# Aim of the exercise
Wherever a line of the data contains "phase", copy that line.

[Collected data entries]
================

File: src/hdl/rtci_params.svh
// Constants for the interrupt and clock-output logic
`ifndef RTCI_PARAMS_SVH
`define RTCI_PARAMS_SVH

// Register offsets
`define RTCI_ADDR_CTL_ONE      4'he
`define RTCI_ADDR_CTL_TWO      4'hf

// Field positions, control_one
`define RTCI_BIT_WEEKLY_EN     7
`define RTCI_BIT_DAILY_EN      6
`define RTCI_BIT_CLKEN_N_B     4
`define RTCI_SEL_MSB           2
`define RTCI_SEL_LSB           0

// Field positions, control_two
`define RTCI_BIT_CLKEN_N_A     3
`define RTCI_BIT_PER_FLAG      2
`define RTCI_BIT_WEEKLY_FLAG   1
`define RTCI_BIT_DAILY_FLAG    0

// Reset values (oscillator-halt defaults)
`define RTCI_RST_CTL_ONE       8'h00
`define RTCI_RST_CTL_TWO       8'h00

// Periodic select codes
`define RTCI_SEL_OFF           3'h0
`define RTCI_SEL_LOW           3'h1
`define RTCI_SEL_2HZ           3'h2
`define RTCI_SEL_1HZ           3'h3
`define RTCI_SEL_SEC           3'h4
`define RTCI_SEL_MIN           3'h5
`define RTCI_SEL_HOUR          3'h6
`define RTCI_SEL_MONTH         3'h7

// Timing
`define RTCI_CLK_HZ            100000000
`define RTCI_OSC_HZ            32768
`define RTCI_ACC_STEP          28'd65536
`define RTCI_ACC_MOD           28'd100000000
`define RTCI_SUB_LEN           16'h8000
`define RTCI_FALL_LEAD_US      92
`define RTCI_FALL_LEAD_TICKS   ((`RTCI_FALL_LEAD_US * `RTCI_OSC_HZ) / 1000000)
`define RTCI_ADJ_PERIOD_S      20
`define RTCI_ADJ_MAX_US        3784
`define RTCI_ADJ_MAX_TICKS     ((`RTCI_ADJ_MAX_US * `RTCI_OSC_HZ) / 1000000)

`endif

File: src/hdl/rtci_pkg.sv
// Types for the interrupt and clock-output logic
`default_nettype none
package rtci_pkg;

    typedef logic [2:0] rtci_sel_type;

    typedef struct packed {
        logic         weekly_en;
        logic         daily_en;
        logic         clken_n_b;
        rtci_sel_type sel;
    } rtci_ctl_one_type;

    typedef struct packed {
        logic [6:0] dow_mask;
        logic [7:0] hour;
        logic [7:0] minute;
    } rtci_alarm_set_type;

    typedef struct packed {
        logic [2:0] dow;
        logic [7:0] hour;
        logic [7:0] minute;
        logic [7:0] second;
        logic [7:0] mday;
    } rtci_time_type;

    typedef struct packed {
        logic match_prev;
        logic hit;
    } rtci_alarm_state_type;

    typedef struct packed {
        rtci_ctl_one_type ctl;
        logic             clken_n_a;
        logic             weekly_flag;
        logic             daily_flag;
        logic             periodic_flag;
        logic [15:0]      sub;
        logic [27:0]      acc;
        logic             osc_lvl;
        logic             gate;
        logic [4:0]       sec20;
        logic             sec_tick;
        logic             tick_d;
        logic             irq_oe;
        logic             clk_oe;
        logic [7:0]       rdata;
    } rtci_state_type;

endpackage
`default_nettype wire

File: src/hdl/rtci_alarm.sv
// Alarm comparator with edge-only hit
`default_nettype none
module rtci_alarm #(
    parameter bit USE_DOW = 1'b1
) (
    // Clock and reset
    input  wire logic                        clk,
    input  wire logic                        reset,
    // Control
    input  wire logic                        enable,
    // Current time and alarm setting
    input  wire rtci_pkg::rtci_time_type      cur,
    input  wire rtci_pkg::rtci_alarm_set_type al,
    // Result
    output logic                             hit
);

    rtci_pkg::rtci_alarm_state_type s_r;
    rtci_pkg::rtci_alarm_state_type s_nxt;
    logic                           match;

    always_comb begin
        match = (cur.hour == al.hour) && (cur.minute == al.minute);
        if (USE_DOW) begin
            match = match && al.dow_mask[cur.dow];
        end
        s_nxt = s_r;
        s_nxt.match_prev = match;
        // Only entry into a match counts, so a cleared flag stays clear
        s_nxt.hit = enable && match && !s_r.match_prev;
    end

    always_ff @(posedge clk or posedge reset) begin
        if (reset) begin
            s_r <= '0;
        end else begin
            s_r <= s_nxt;
        end
    end

    assign hit = s_r.hit;

    property p_hit_needs_enable;
        @(posedge clk) disable iff (reset)
        hit |-> $past(enable);
    endproperty
    a_hit_needs_enable: assert property (p_hit_needs_enable)
        else $error("alarm hit while comparator disabled");

    property p_hit_single;
        @(posedge clk) disable iff (reset)
        hit |=> !hit [*2];
    endproperty
    a_hit_single: assert property (p_hit_single)
        else $error("alarm hit repeated during one match");

endmodule // rtci_alarm
`default_nettype wire

File: src/hdl/rtci_top.sv
// Alarm, periodic interrupt and gated clock output of the clock chip
`include "rtci_params.svh"
`default_nettype none
module rtci_top #(
    parameter bit GATED = 1'b1
) (
    // Clock and reset
    input  wire logic                        clk,
    input  wire logic                        reset,
    // Register port
    input  wire logic                        reg_wr,
    input  wire logic                        reg_rd,
    input  wire logic [3:0]                  reg_addr,
    input  wire logic [7:0]                  reg_wdata,
    output logic      [7:0]                  reg_rdata,
    // Time counters and alarm settings
    input  wire rtci_pkg::rtci_time_type      cur_time,
    input  wire logic                        sec_write,
    input  wire rtci_pkg::rtci_alarm_set_type weekly_set,
    input  wire rtci_pkg::rtci_alarm_set_type daily_set,
    // Oscillation adjustment, signed oscillator ticks
    input  wire logic                        adj_enable,
    input  wire logic [7:0]                  adj_delta,
    // Seconds increment to the time counters
    output logic                             sec_tick,
    // Open-drain pins
    output logic                             irq_n_pin_out,
    output logic                             irq_n_pin_oe,
    output logic                             osc_clock_out_pin_out,
    output logic                             osc_clock_out_pin_oe
);

    localparam logic [14:0] LEAD    = 15'(`RTCI_FALL_LEAD_TICKS);
    localparam logic [7:0]  ADJ_MAX = 8'(`RTCI_ADJ_MAX_TICKS);
    localparam logic [4:0]  ADJ_END = 5'(`RTCI_ADJ_PERIOD_S - 1);

    rtci_pkg::rtci_state_type s_r;
    rtci_pkg::rtci_state_type s_nxt;

    logic        weekly_hit;
    logic        daily_hit;
    logic        wr_one;
    logic        wr_two;
    logic [28:0] acc_sum;
    logic        osc_tick;
    logic [7:0]  delta;
    logic [15:0] sec_len;
    logic [14:0] phase;
    logic        pulse_low;
    logic        level_ev;
    logic        per_active;
    logic        want_clk;

    // Clamp adjustment to the documented span
    function automatic logic [7:0] clamp_delta(input logic [7:0] d);
        logic [7:0] mag;
        mag = d[7] ? 8'(-d) : d;
        if (mag > ADJ_MAX) begin
            return d[7] ? 8'(-ADJ_MAX) : ADJ_MAX;
        end
        return d;
    endfunction

    rtci_alarm #(
        .USE_DOW (1'b1)
    ) u_weekly (
        .clk     (clk),
        .reset   (reset),
        .enable  (s_r.ctl.weekly_en),
        .cur     (cur_time),
        .al      (weekly_set),
        .hit     (weekly_hit)
    );

    rtci_alarm #(
        .USE_DOW (1'b0)
    ) u_daily (
        .clk     (clk),
        .reset   (reset),
        .enable  (s_r.ctl.daily_en),
        .cur     (cur_time),
        .al      (daily_set),
        .hit     (daily_hit)
    );

    always_comb begin
        s_nxt = s_r;
        wr_one = reg_wr && (reg_addr == `RTCI_ADDR_CTL_ONE);
        wr_two = reg_wr && (reg_addr == `RTCI_ADDR_CTL_TWO);

        // Fractional divider: two half-periods per oscillator cycle
        acc_sum = {1'b0, s_r.acc} + {1'b0, `RTCI_ACC_STEP};
        osc_tick = 1'b0;
        if (acc_sum >= {1'b0, `RTCI_ACC_MOD}) begin
            s_nxt.acc = 28'(acc_sum - {1'b0, `RTCI_ACC_MOD});
            s_nxt.osc_lvl = !s_r.osc_lvl;
            osc_tick = !s_r.osc_lvl;
        end else begin
            s_nxt.acc = acc_sum[27:0];
        end

        // One second in twenty is stretched or shrunk
        delta = (adj_enable && (s_r.sec20 == ADJ_END)) ? clamp_delta(adj_delta) : 8'h00;
        sec_len = `RTCI_SUB_LEN + {{8{delta[7]}}, delta};

        s_nxt.sec_tick = 1'b0;
        // Sixteen bits so a stretched second can pass 32768 ticks
        if (sec_write) begin
            s_nxt.sub = 16'h0000;
            s_nxt.sec20 = 5'h00;
        end else if (osc_tick) begin
            if (s_r.sub >= 16'(sec_len - 16'h0001)) begin
                s_nxt.sub = 16'h0000;
                s_nxt.sec_tick = 1'b1;
                s_nxt.sec20 = (s_r.sec20 == ADJ_END) ? 5'h00 : 5'(s_r.sec20 + 5'h01);
            end else begin
                s_nxt.sub = s_r.sub + 16'h0001;
            end
        end
        s_nxt.tick_d = s_r.sec_tick;

        // Pulse falls a few ticks ahead of the increment
        phase = 15'(s_r.sub + {1'b0, LEAD});
        pulse_low = 1'b0;
        unique case (s_r.ctl.sel)
            `RTCI_SEL_2HZ: pulse_low = !phase[13];
            `RTCI_SEL_1HZ: pulse_low = !phase[14];
            default:       pulse_low = 1'b0;
        endcase

        // Time counters show the new second one cycle after the tick
        level_ev = 1'b0;
        if (s_r.tick_d) begin
            unique case (s_r.ctl.sel)
                `RTCI_SEL_SEC:   level_ev = 1'b1;
                `RTCI_SEL_MIN:   level_ev = (cur_time.second == 8'h00);
                `RTCI_SEL_HOUR:  level_ev = (cur_time.second == 8'h00)
                                         && (cur_time.minute == 8'h00);
                `RTCI_SEL_MONTH: level_ev = (cur_time.second == 8'h00)
                                         && (cur_time.minute == 8'h00)
                                         && (cur_time.hour == 8'h00)
                                         && (cur_time.mday == 8'h01);
                default:         level_ev = 1'b0;
            endcase
        end

        // Register writes
        if (wr_one) begin
            s_nxt.ctl.weekly_en = reg_wdata[`RTCI_BIT_WEEKLY_EN];
            s_nxt.ctl.daily_en  = reg_wdata[`RTCI_BIT_DAILY_EN];
            s_nxt.ctl.clken_n_b = reg_wdata[`RTCI_BIT_CLKEN_N_B];
            s_nxt.ctl.sel       = reg_wdata[`RTCI_SEL_MSB:`RTCI_SEL_LSB];
        end
        if (wr_two) begin
            s_nxt.clken_n_a = reg_wdata[`RTCI_BIT_CLKEN_N_A];
        end

        // Flags: write one ignored, write zero clears, a hit wins
        if (weekly_hit) begin
            s_nxt.weekly_flag = 1'b1;
        end else if (wr_two && !reg_wdata[`RTCI_BIT_WEEKLY_FLAG]) begin
            s_nxt.weekly_flag = 1'b0;
        end
        if (daily_hit) begin
            s_nxt.daily_flag = 1'b1;
        end else if (wr_two && !reg_wdata[`RTCI_BIT_DAILY_FLAG]) begin
            s_nxt.daily_flag = 1'b0;
        end
        if (level_ev) begin
            s_nxt.periodic_flag = 1'b1;
        end else if (!s_r.ctl.sel[2]) begin
            s_nxt.periodic_flag = 1'b0;
        end else if (wr_two && !reg_wdata[`RTCI_BIT_PER_FLAG]) begin
            s_nxt.periodic_flag = 1'b0;
        end

        unique case (s_r.ctl.sel)
            `RTCI_SEL_OFF: per_active = 1'b0;
            `RTCI_SEL_LOW: per_active = 1'b1;
            `RTCI_SEL_2HZ,
            `RTCI_SEL_1HZ: per_active = pulse_low;
            default:       per_active = s_r.periodic_flag;
        endcase

        // Wired-OR of all active-low sources
        s_nxt.irq_oe = s_r.weekly_flag || s_r.daily_flag || per_active;

        // Gate moves only as the clock goes high, so no runt pulse leaves
        want_clk = GATED ? (!s_r.clken_n_a || !s_r.ctl.clken_n_b) : 1'b1;
        if (osc_tick) begin
            s_nxt.gate = want_clk;
        end
        s_nxt.clk_oe = s_nxt.gate && !s_nxt.osc_lvl;

        // Read data, pulse-mode flag shows the output level
        if (reg_rd) begin
            if (reg_addr == `RTCI_ADDR_CTL_ONE) begin
                s_nxt.rdata = {s_r.ctl.weekly_en, s_r.ctl.daily_en, 1'b0,
                               s_r.ctl.clken_n_b, 1'b0, s_r.ctl.sel};
            end else if (reg_addr == `RTCI_ADDR_CTL_TWO) begin
                s_nxt.rdata = {4'h0, s_r.clken_n_a,
                               s_r.ctl.sel[2] ? s_r.periodic_flag : pulse_low,
                               s_r.weekly_flag, s_r.daily_flag};
            end else begin
                s_nxt.rdata = 8'h00;
            end
        end
    end

    always_ff @(posedge clk or posedge reset) begin
        if (reset) begin
            s_r <= '0;
        end else begin
            s_r <= s_nxt;
        end
    end

    assign reg_rdata             = s_r.rdata;
    assign sec_tick              = s_r.sec_tick;
    assign irq_n_pin_out         = 1'b0;
    assign irq_n_pin_oe          = s_r.irq_oe;
    assign osc_clock_out_pin_out = 1'b0;
    assign osc_clock_out_pin_oe  = s_r.clk_oe;

    property p_flag_clear;
        @(posedge clk) disable iff (reset)
        (reg_wr && reg_addr == `RTCI_ADDR_CTL_TWO && !reg_wdata[1] && !weekly_hit)
            |=> !s_r.weekly_flag;
    endproperty
    a_flag_clear: assert property (p_flag_clear)
        else $error("weekly flag not cleared by write of zero");

    property p_flag_keep;
        @(posedge clk) disable iff (reset)
        (reg_wr && reg_addr == `RTCI_ADDR_CTL_TWO && reg_wdata[0] && s_r.daily_flag)
            |=> s_r.daily_flag;
    endproperty
    a_flag_keep: assert property (p_flag_keep)
        else $error("daily flag changed by write of one");

    property p_enable_kept;
        @(posedge clk) disable iff (reset)
        (reg_wr && reg_addr == `RTCI_ADDR_CTL_TWO)
            |=> $stable(s_r.ctl.weekly_en) && $stable(s_r.ctl.daily_en);
    endproperty
    a_enable_kept: assert property (p_enable_kept)
        else $error("alarm enable changed by flag write");

    property p_alarm_to_pin;
        @(posedge clk) disable iff (reset)
        $rose(s_r.weekly_flag) |=> irq_n_pin_oe;
    endproperty
    a_alarm_to_pin: assert property (p_alarm_to_pin)
        else $error("interrupt pin not driven for alarm flag");

    property p_fixed_low;
        @(posedge clk) disable iff (reset)
        (s_r.ctl.sel == `RTCI_SEL_LOW) [*2] |-> irq_n_pin_oe;
    endproperty
    a_fixed_low: assert property (p_fixed_low)
        else $error("select one did not hold interrupt low");

    property p_off;
        @(posedge clk) disable iff (reset)
        (s_r.ctl.sel == `RTCI_SEL_OFF && !s_r.weekly_flag && !s_r.daily_flag)
            |=> !irq_n_pin_oe;
    endproperty
    a_off: assert property (p_off)
        else $error("interrupt driven with all sources off");

    property p_sec_level;
        @(posedge clk) disable iff (reset)
        (s_r.tick_d && s_r.ctl.sel == `RTCI_SEL_SEC) |=> s_r.periodic_flag ##1 irq_n_pin_oe;
    endproperty
    a_sec_level: assert property (p_sec_level)
        else $error("per-second level interrupt missing");

    property p_secw_low;
        @(posedge clk) disable iff (reset)
        (sec_write && s_r.ctl.sel == `RTCI_SEL_1HZ && !reg_wr) |=> ##1 irq_n_pin_oe;
    endproperty
    a_secw_low: assert property (p_secw_low)
        else $error("seconds write did not drive pulse output low");

    property p_gate_edge;
        @(posedge clk) disable iff (reset)
        $changed(s_r.gate) |-> s_r.osc_lvl && !osc_clock_out_pin_oe;
    endproperty
    a_gate_edge: assert property (p_gate_edge)
        else $error("clock gate changed while output low");

    property p_daily_clear;
        @(posedge clk) disable iff (reset)
        (wr_two && !reg_wdata[`RTCI_BIT_DAILY_FLAG] && !daily_hit)
            |=> !s_r.daily_flag;
    endproperty
    a_daily_clear: assert property (p_daily_clear)
        else $error("daily flag not cleared by write of zero");

    property p_per_clear;
        @(posedge clk) disable iff (reset)
        (wr_two && !reg_wdata[`RTCI_BIT_PER_FLAG] && !level_ev)
            |=> !s_r.periodic_flag;
    endproperty
    a_per_clear: assert property (p_per_clear)
        else $error("periodic flag not cleared by write of zero");

    property p_hit_to_flag;
        @(posedge clk) disable iff (reset)
        daily_hit |=> s_r.daily_flag;
    endproperty
    a_hit_to_flag: assert property (p_hit_to_flag)
        else $error("daily alarm hit not recorded in flag");

    property p_clk_off;
        @(posedge clk) disable iff (reset)
        (GATED && s_r.clken_n_a && s_r.ctl.clken_n_b && !s_r.gate)
            |=> !osc_clock_out_pin_oe;
    endproperty
    a_clk_off: assert property (p_clk_off)
        else $error("clock output driven with both enables off");

    property p_wired;
        @(posedge clk) disable iff (reset)
        s_r.daily_flag |=> irq_n_pin_oe;
    endproperty
    a_wired: assert property (p_wired)
        else $error("interrupt pin not driven for daily flag");

endmodule // rtci_top
`default_nettype wire

File: config.mk
export PLATFORM = sky130hd
export DESIGN_NAME = rtci_top
export DESIGN_NICKNAME = d
export VERILOG_FILES = /design/src/hdl/rtci_pkg.sv /design/src/hdl/rtci_alarm.sv /design/src/hdl/rtci_top.sv
export VERILOG_INCLUDE_DIRS = /design/src /design/src/hdl
export SDC_FILE = /design/constraint.sdc
export NUM_CORES = 1
export LEC_CHECK = 0
export ABC_AREA = 1
export BUFFER_PORTS_ARGS = -buffer_cell sky130_fd_sc_hd__buf_2
export CAP_MARGIN = 40
export CORE_MARGIN = 8
export CORE_UTILIZATION = 55
export DETAILED_ROUTE_END_ITERATION = 16
export PLACE_DENSITY = 0.85
export SETUP_SLACK_MARGIN = 0.3
export SLEW_MARGIN = 5
export SYNTH_ARGS = -nofsm -noshare
export SYNTH_HDL_FRONTEND = slang
export SYNTH_SLANG_ARGS = --single-unit
File: constraint.sdc
create_clock -name clk -period 6.95 [get_ports clk]
set_input_delay 1.39 -clock clk [delete_from_list [all_inputs] [get_ports clk]]
set_output_delay 1.39 -clock clk [all_outputs]
set_load 0.1 [all_outputs]
* Yosys cells after proc, flatten, opt, wreduce, memory -nomap -nowiden
Index checks and enable logic that the tools add are counted.
** Storage, ports and cells
- Logic and storage cells :: 125
- Register bits :: 77
- Output and inout port bits :: 13
- Bits of input ports :: 107
** Operators by class
- Reductions and logical operators :: 41
- Equal/unequal tests :: 16
- Muxes and demuxes :: 34
- Add/subtract/negate cells :: 8
- Order comparisons :: 4
** Operator list (count)
- $mux W16 :: 3
- $mux W8 :: 6
- $eq A8 B8 Y1 :: 4
- $add A28 B17 Y29 const B :: 1
- $ge A29 B27 Y1 const B :: 1
- $mux W28 :: 1
- $sub A28 B27 Y28 const B :: 1
- $logic_not A8 Y1 :: 3
- $logic_and A1 B1 Y1 :: 17
- $add A16 B1 Y16 const B :: 1
- $add A16 B16 Y16 const A :: 1
- $ge A16 B16 Y1 :: 1
- $sub A16 B1 Y16 const B :: 1
- $add A15 B2 Y15 const B :: 1
- $mux W1 :: 15
- $eq A3 B3 Y1 const B :: 4
- $mux W6 :: 2
- $logic_not A1 Y1 :: 11
- $mux W5 :: 2
- $eq A4 B4 Y1 const B :: 2
- $eq A8 B1 Y1 const B :: 1
- $gt A8 B7 Y1 const B :: 1
- $neg A8 Y8 :: 1
- $reduce_bool A2 Y1 :: 4
- other kinds (15) :: 18

* Logic depth before layout (Yosys ltp)
Gate-level depths: netlist (run 1).
- Depth after elaboration :: 12
- Gate-level depth with buffers :: 26
- Mapped depth without buffers :: 26

* Hierarchy
A second synthesis (run 1) with hierarchy kept.
** Second synthesis, totals
- Cell total of the unflattened synthesis :: 838
- Area, all modules :: 5561.6 um2
** Modules (own cells, without submodules)
- rtci_top :: times used 1, seq. area each 1601.5 um2, area an instance 4750.8 um2, cells each 667
- rtci_alarm at u_daily :: times used 1, seq. area each 50.0 um2, area an instance 409.1 um2, cells each 97
- rtci_alarm at u_weekly :: times used 1, seq. area each 50.0 um2, area an instance 401.6 um2, cells each 74

* Least setup slack after synthesis (run 1)
No wires, ideal clock.
- Path kind :: input to register
- Start point :: in adj_delta[0]
- End point :: reg s_r[16] in the netlist's numbering
- Data required time :: 6823 ps
- Path slack :: 2902 ps
- Library setup time :: 127 ps
- Stages :: 21
- Arrival :: 3922 ps
- Path buffers :: 0
- Path through :: inv_1 > ha_1 > o21ai_0 > nand2_1 > nand2_1 > nand3_1 > nand3_1 > ha_1 > nand2_1 > nor2_1 > nand3_1 > nand2_1 > inv_1 > ha_1 > nand4_1 > nor3_1 > nand3_1 > nand3_1 > nand2_1 > nand2_1 > o21ai_0
** On the way
- Longest elaborated chain between the ends :: 11
** RTL lines
- from (decl) :: RTL line rtci_top.sv:23 : input wire logic [7:0] adj_delta,
- $neg A8 Y8 :: RTL line rtci_top.sv:57 : mag = d[7] ? 8'(-d) : d;
- $mux W8 :: RTL line rtci_top.sv:57
- $gt A8 B7 Y1 :: RTL line rtci_top.sv:58 : if (mag > ADJ_MAX) begin
- $mux W1 :: RTL line rtci_top.sv:58
- $mux W8 * :: RTL line rtci_top.sv:61 : return d;
- $mux W8 * :: RTL line rtci_top.sv:103 : delta = (adj_enable && (s_r.sec20 == ADJ_END)) ? clamp_delta(adj_delta) : 8'h00;
- $add A16 B16 Y16 (no source line) *
- $sub A16 B1 Y16 * :: RTL line rtci_top.sv:112 : if (s_r.sub >= 16'(sec_len - 16'h0001)) begin
- $ge A16 B16 Y1 * :: RTL line rtci_top.sv:112
- $reduce_bool A2 Y1 (no source line) *
- $reduce_and A2 Y1 (no source line) *
- to (signal assigned) :: RTL line rtci_top.sv:214 : s_r <= s_nxt;
- to (decl) :: RTL line rtci_top.sv:37 : rtci_pkg::rtci_state_type s_r;
Mark *: on every way between the ends. The rest lies on a longest branch, timed or not.
A chain may end at the register's enable or synchronous reset.

* Worst setup path in the final report (run 1)
Ends and elaborated chain as after synthesis.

================

# Expected output
    logic [14:0] phase;
        phase = 15'(s_r.sub + {1'b0, LEAD});
            `RTCI_SEL_2HZ: pulse_low = !phase[13];
            `RTCI_SEL_1HZ: pulse_low = !phase[14];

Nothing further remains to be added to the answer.